Pero se refiere a sí mismo como parte de 'mucho colombiano'. Y nosotros hacía mucho tiempo que no nos pensábamos como españoles, que no nos acordábamos de que éramos españoles. Y entonces el colombiano dice: 'Tendríais que estar muy agradecidos a vuestros abuelos, las cosas no han sido siempre como son ahora para vosotros'. Y sigue, y nos cuenta que él tiene un hijo en Colombia, y que ha venido a Madrid a hacer lo que hace para poder dar estudios a su hijo. Dice estudios y dice hijo y había dicho abuelos mientras Miami y Nueva York y Berlín y Londres y Madrid se meten una raya y otra raya y otra raya de la coca colombiana por la que al fin el colombiano dice: 'Yo me juego mi libertad, ¿se dan cuenta?'. Para dar estudios a su hijo y porque no puede matar. Porque dice el colombiano que tú puedes estar en Colombia tomando un trago con un tipo normal, un tipo majo con una apariencia como la tuya que la primera vez que mató, mató a tres. Lo dice con un horror que le trasciende, y entonces entendemos que eso debe de ser 'lo' colombiano por lo que está viniendo a Madrid 'mucho colombiano'. 'El buen rollo sólo depende de dónde estés', dice sin acritud, pero dice, y después se va, más tarde de lo que había previsto, inocente.

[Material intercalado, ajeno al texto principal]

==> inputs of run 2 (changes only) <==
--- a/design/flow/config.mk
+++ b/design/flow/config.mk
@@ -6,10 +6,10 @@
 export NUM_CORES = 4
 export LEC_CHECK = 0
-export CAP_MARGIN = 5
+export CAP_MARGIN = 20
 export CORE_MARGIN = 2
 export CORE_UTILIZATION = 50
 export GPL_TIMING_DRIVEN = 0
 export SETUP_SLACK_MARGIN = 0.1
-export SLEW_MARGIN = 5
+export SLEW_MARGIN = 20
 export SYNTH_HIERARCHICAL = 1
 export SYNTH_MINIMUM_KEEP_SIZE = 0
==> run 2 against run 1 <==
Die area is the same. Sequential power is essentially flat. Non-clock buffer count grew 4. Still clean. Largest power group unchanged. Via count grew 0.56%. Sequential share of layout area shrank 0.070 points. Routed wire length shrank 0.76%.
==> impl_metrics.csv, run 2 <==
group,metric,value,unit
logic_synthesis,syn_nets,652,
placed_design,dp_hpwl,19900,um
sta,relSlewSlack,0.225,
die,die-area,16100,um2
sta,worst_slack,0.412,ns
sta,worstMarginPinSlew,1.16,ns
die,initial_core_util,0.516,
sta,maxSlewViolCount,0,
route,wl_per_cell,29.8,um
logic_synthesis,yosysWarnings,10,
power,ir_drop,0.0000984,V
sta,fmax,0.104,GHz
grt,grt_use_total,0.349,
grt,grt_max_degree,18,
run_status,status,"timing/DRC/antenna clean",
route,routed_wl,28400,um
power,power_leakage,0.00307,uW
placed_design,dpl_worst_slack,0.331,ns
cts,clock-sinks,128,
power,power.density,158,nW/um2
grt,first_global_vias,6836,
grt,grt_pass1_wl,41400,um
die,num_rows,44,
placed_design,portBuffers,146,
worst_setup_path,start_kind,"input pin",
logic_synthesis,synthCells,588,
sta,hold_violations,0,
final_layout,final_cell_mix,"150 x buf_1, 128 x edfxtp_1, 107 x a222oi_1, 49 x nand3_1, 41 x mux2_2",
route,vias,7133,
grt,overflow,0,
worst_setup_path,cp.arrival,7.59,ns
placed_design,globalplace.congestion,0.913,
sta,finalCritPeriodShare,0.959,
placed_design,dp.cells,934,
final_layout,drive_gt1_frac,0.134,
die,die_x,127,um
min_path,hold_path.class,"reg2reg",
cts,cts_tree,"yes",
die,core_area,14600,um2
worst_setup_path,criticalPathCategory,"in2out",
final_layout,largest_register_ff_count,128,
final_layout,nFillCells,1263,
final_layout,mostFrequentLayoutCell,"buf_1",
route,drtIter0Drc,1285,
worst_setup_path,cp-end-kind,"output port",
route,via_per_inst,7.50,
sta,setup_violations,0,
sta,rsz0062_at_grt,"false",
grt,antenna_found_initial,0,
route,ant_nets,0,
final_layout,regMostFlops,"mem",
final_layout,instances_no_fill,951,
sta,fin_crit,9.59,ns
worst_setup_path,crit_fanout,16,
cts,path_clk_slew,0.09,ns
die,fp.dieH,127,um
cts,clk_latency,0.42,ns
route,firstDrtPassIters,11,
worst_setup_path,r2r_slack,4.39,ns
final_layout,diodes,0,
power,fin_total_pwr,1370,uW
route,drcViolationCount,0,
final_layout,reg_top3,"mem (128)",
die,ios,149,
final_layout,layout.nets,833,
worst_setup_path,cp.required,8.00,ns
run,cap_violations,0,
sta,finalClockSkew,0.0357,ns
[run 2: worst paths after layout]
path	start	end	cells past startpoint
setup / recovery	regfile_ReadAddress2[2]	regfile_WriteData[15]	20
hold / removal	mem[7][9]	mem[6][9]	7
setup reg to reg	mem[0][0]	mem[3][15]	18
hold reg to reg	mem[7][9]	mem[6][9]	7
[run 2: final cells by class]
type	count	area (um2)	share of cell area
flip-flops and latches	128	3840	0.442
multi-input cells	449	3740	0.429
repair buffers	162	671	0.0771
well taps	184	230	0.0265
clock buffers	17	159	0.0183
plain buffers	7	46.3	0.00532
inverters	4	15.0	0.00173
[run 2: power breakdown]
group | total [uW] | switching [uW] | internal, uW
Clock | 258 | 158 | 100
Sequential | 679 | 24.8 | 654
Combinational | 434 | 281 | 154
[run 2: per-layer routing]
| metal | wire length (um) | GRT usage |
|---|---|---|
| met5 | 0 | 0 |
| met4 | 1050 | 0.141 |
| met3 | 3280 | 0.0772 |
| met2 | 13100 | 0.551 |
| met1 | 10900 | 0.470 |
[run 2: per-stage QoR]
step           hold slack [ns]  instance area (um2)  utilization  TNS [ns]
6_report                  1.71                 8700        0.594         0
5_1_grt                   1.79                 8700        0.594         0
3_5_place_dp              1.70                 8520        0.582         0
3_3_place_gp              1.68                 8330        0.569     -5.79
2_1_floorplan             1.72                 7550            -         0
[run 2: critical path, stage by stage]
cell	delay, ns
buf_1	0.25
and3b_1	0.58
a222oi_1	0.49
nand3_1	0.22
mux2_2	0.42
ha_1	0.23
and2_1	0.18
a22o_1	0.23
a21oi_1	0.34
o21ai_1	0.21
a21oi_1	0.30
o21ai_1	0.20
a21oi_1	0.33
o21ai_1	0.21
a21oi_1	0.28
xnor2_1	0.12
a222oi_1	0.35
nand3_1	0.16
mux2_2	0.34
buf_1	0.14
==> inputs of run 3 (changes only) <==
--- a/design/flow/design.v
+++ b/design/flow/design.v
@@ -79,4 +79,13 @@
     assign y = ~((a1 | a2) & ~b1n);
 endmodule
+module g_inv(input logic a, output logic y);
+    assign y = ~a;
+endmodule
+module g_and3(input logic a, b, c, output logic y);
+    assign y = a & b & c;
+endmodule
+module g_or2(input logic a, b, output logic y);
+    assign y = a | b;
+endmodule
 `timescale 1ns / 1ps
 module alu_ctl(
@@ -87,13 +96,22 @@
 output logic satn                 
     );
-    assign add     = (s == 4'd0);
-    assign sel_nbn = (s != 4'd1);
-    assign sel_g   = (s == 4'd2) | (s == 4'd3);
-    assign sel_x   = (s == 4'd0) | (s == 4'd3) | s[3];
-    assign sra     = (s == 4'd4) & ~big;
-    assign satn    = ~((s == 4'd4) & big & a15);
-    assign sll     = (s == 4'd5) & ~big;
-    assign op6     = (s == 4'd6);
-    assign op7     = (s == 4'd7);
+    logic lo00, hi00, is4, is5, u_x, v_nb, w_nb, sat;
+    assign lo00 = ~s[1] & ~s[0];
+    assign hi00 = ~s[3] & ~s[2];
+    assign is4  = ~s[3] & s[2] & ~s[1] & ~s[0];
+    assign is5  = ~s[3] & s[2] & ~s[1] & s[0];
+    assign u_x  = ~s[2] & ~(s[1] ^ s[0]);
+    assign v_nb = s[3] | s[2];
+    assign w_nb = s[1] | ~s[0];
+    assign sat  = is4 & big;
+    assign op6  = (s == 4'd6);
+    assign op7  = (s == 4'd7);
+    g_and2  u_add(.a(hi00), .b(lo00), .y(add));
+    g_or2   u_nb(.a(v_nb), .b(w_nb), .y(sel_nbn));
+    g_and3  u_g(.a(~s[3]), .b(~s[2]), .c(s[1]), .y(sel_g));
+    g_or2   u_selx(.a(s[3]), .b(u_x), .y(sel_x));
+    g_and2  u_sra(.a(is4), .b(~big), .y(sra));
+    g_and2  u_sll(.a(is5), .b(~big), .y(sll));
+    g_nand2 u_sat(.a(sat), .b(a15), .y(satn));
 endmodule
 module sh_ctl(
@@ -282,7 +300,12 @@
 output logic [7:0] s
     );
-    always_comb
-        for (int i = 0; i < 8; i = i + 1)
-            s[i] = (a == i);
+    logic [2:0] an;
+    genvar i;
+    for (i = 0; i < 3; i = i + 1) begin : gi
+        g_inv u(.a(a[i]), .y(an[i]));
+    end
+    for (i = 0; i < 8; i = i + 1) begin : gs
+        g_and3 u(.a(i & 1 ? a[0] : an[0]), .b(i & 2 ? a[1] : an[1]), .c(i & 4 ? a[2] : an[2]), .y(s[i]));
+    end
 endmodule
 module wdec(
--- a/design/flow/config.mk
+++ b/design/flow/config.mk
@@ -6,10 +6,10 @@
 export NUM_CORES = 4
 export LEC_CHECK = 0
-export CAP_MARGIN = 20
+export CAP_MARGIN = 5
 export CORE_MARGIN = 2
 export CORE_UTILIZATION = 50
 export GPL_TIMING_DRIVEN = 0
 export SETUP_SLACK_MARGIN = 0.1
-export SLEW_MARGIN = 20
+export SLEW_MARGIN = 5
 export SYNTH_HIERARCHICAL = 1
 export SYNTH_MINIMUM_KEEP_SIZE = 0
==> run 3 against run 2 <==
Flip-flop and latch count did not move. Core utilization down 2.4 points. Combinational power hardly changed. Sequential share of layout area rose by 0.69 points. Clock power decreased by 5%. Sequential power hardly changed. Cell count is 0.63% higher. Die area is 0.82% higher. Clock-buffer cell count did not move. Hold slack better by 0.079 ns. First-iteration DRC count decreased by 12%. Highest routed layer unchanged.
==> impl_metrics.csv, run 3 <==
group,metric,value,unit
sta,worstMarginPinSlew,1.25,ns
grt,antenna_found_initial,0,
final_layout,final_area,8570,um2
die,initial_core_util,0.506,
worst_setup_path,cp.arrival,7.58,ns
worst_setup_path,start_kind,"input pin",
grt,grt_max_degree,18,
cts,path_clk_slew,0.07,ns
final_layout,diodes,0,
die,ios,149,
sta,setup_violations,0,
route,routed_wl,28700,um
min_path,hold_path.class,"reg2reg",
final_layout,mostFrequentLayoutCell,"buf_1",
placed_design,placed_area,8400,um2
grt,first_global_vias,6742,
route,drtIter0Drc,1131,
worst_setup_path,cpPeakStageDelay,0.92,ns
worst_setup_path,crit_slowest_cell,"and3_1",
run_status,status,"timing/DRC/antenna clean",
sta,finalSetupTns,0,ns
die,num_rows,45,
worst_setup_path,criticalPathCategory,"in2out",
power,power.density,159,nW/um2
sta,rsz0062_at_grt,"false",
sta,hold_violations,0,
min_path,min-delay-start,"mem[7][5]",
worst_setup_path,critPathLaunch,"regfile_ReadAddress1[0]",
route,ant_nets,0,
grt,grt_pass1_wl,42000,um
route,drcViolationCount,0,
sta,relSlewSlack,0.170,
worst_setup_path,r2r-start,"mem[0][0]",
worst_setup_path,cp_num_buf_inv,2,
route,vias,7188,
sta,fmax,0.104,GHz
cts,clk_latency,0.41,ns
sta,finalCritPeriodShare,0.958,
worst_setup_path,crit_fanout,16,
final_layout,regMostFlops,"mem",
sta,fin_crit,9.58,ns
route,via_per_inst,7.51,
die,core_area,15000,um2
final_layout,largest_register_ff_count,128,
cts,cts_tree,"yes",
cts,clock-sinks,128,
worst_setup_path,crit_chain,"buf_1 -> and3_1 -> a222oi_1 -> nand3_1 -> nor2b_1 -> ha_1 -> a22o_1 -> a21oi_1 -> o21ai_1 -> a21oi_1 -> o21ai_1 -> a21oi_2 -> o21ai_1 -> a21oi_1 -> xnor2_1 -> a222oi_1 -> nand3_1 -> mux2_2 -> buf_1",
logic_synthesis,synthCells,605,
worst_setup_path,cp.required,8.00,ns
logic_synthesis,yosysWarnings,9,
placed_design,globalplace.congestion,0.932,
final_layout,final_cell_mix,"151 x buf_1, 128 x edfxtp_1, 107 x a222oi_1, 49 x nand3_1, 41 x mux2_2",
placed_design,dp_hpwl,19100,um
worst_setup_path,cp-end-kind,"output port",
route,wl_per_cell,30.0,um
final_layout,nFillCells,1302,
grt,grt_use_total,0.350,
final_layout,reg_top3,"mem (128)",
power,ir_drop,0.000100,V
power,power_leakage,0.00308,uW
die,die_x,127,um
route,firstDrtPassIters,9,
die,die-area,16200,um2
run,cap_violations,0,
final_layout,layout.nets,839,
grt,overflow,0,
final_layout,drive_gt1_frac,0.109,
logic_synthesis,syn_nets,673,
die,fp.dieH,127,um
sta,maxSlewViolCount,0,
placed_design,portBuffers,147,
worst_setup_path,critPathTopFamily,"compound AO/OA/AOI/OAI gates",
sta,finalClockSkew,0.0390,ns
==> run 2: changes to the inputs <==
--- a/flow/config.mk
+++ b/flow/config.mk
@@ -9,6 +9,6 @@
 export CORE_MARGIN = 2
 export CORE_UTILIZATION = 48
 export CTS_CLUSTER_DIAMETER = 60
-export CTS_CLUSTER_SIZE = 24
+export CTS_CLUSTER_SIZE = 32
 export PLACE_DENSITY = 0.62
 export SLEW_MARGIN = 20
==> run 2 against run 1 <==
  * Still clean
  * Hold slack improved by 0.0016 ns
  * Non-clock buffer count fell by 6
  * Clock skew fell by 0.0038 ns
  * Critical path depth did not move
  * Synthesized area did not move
What follows belongs to an exercise in optimizing a design on an open flow for small area, a short achievable clock period and few clock cycles per item; a production flow would make more cautious choices.

== job 7925 ==
==> flow/design.v <==
`timescale 1ns / 1ps
module ASCON_SBOX(
input  [63:0] Xark0, Xark1, Xark2, Xark3, Xark4,
output [63:0] Xsb0, Xsb1, Xsb2, Xsb3, Xsb4
);
wire [63:0] a0 = Xark0 ^ Xark4;
wire [63:0] a1 = Xark1;
wire [63:0] a2 = Xark2 ^ Xark1;
wire [63:0] a3 = Xark3;
wire [63:0] a4 = Xark4 ^ Xark3;
wire [63:0] c0 = a0 ^ (~a1 & a2);
wire [63:0] c1 = a1 ^ (~a2 & a3);
wire [63:0] c2 = a2 ^ (~a3 & a4);
wire [63:0] c3 = a3 ^ (~a4 & a0);
wire [63:0] c4 = a4 ^ (~a0 & a1);
assign Xsb0 = c0 ^ c4;
assign Xsb1 = c1 ^ c0;
assign Xsb2 = ~c2;
assign Xsb3 = c3 ^ c2;
assign Xsb4 = c4;
endmodule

La furia de Fernando Vallejo el desquiciado, ese dolor extenuante capaz de librarle de todas las ataduras que puede tener el lenguaje, de todas las convenciones, de todas las mentiras, proviene de la gran hipocresía de ese mundo que establece la distancia entre lo legítimo y lo legal.

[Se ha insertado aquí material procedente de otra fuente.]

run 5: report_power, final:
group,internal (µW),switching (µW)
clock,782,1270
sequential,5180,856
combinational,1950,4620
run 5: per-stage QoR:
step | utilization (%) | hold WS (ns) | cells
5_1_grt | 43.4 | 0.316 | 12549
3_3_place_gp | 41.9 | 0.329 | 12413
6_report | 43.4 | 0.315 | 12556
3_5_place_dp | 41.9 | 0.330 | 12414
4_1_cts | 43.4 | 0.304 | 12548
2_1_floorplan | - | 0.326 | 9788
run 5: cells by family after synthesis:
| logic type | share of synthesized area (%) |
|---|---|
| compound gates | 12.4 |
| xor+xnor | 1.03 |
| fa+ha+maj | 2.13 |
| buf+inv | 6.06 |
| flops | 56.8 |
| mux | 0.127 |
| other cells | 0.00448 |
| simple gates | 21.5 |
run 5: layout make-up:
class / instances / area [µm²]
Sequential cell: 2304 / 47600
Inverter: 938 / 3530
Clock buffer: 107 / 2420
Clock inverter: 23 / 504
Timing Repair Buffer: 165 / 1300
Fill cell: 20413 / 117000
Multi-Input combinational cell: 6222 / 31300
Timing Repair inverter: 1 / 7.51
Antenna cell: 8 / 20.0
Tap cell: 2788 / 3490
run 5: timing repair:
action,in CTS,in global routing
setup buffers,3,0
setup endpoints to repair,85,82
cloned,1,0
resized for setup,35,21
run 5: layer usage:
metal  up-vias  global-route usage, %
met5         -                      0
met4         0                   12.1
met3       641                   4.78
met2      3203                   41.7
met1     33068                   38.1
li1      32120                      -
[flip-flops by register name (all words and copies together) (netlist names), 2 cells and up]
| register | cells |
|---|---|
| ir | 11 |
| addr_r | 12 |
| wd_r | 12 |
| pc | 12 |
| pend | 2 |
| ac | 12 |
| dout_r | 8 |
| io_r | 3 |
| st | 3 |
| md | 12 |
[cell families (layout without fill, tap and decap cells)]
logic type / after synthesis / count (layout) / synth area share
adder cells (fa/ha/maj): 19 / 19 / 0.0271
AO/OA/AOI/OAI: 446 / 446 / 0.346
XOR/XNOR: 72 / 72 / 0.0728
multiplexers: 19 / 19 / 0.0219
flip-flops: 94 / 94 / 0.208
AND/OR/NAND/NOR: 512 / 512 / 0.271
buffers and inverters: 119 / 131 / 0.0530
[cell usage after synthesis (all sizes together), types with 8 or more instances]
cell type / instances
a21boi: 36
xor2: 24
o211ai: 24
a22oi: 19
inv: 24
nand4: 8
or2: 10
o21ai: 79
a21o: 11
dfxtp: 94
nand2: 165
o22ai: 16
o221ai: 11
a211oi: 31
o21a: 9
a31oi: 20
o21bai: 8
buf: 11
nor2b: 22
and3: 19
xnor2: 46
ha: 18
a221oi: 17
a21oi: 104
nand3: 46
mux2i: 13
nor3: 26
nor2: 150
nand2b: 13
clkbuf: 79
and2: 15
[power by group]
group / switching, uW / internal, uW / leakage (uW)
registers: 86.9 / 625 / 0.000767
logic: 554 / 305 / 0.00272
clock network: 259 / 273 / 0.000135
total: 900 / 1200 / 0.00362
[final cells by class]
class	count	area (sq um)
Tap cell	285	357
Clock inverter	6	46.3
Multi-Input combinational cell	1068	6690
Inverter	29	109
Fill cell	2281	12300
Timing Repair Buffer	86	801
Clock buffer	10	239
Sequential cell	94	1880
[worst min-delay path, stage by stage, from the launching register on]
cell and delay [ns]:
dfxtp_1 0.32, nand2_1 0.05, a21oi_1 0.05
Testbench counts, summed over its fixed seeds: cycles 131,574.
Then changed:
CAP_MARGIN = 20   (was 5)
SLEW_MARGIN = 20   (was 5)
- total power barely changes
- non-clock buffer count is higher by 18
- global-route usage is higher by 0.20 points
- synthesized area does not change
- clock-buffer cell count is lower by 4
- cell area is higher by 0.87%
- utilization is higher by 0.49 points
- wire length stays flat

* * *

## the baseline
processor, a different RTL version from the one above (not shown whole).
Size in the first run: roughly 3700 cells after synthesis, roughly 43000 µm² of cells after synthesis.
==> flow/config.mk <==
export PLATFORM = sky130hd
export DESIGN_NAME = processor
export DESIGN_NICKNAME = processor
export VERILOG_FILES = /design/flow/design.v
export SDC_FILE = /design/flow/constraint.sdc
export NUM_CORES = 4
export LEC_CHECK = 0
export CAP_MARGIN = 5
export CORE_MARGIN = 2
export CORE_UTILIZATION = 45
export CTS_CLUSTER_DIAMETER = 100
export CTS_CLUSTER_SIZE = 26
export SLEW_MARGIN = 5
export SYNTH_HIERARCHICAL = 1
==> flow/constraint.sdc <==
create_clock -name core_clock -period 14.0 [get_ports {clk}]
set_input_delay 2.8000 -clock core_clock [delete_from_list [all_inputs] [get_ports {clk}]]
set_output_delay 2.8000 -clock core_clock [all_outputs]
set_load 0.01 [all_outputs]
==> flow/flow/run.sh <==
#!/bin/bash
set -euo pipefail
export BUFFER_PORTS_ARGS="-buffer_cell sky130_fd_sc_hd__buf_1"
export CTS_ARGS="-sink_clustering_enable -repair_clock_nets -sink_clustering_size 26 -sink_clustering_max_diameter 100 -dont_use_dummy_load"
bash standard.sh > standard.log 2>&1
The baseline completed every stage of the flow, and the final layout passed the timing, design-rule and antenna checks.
Source: an optimization exercise on an open RTL-to-GDS flow (aim: small area and a short achievable clock period). Production flows keep margins and buffers that such runs may drop.
Only the layout flow was run in this run; the RTL was not checked for function there.
Power and IR drop assume default switching activity.

===== flow/run.sh =====
#!/bin/bash
# The standard layout with two changes: plain buffers (buf_2) as the port
# buffers instead of the delay buffers buffer_ports picks by default, and a
# clock tree without the dummy loads CTS adds for balancing.
set -euo pipefail
export BUFFER_PORTS_ARGS="-buffer_cell sky130_fd_sc_hd__buf_2"
export CTS_ARGS="-sink_clustering_enable -repair_clock_nets -dont_use_dummy_load -sink_clustering_size 60 -sink_clustering_max_diameter 150 -buf_list sky130_fd_sc_hd__clkbuf_8"
bash standard.sh > standard.log 2>&1

===== standard.sh =====
#!/bin/bash
# synth_recipe.tcl (not shown) runs the flow's synth.tcl, then flattens the netlist and writes it again
# the make line also repeats each setting of config.mk as NAME=value (left out here)
make -C /OpenROAD-flow-scripts/flow DESIGN_CONFIG=/design/flow/config.mk WORK_HOME=/design/flow/orfs CLKGATE_MAP_FILE= SYNTH_SCRIPT=/design/flow/synth_recipe.tcl "${@:-finish}"

===== config.mk =====
export PLATFORM = sky130hd
export DESIGN_NAME = alu
export DESIGN_NICKNAME = alu
export VERILOG_FILES = /design/flow/design.v
export SDC_FILE = /design/flow/constraint.sdc
export NUM_CORES = 4
export LEC_CHECK = 0
export ABC_AREA = 1
export CAP_MARGIN = 20
export CORE_MARGIN = 2
export CORE_UTILIZATION = 50
export SETUP_SLACK_MARGIN = 3.05
export SLEW_MARGIN = 20

===== constraint.sdc =====
create_clock -name core_clock -period 5.0 [get_ports {clk}]
set_input_delay 1.0000 -clock core_clock [delete_from_list [all_inputs] [get_ports {clk}]]
set_output_delay 1.0000 -clock core_clock [all_outputs]
set_load 0.01 [all_outputs]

La inocencia consiste precisamente en el espacio de esa distancia, el espacio justo en el que la regla no escrita sería 'esto que hago yo lo vas a pagar tú'. ¿No querías pagar los estudios de tus hijos? ¿No querías llegar a ser un abuelo admirable? ¿No preferirás matar? Y no me toques las narices que te bombardeo el país. Porque el funcionamiento de la mafia es de naturaleza única: yo te creo el problema, yo te lo resuelvo. Y el precio es la inocencia. Y mancillar la inocencia es el peor de los pecados. Por eso brama Vallejo, ahora en El desbarrancadero. Por eso el colombiano nos dejó pensando en su hijo y en nuestros abuelos. Pensando que éramos españoles y estábamos en Madrid y se celebraba el Día de la Constitución.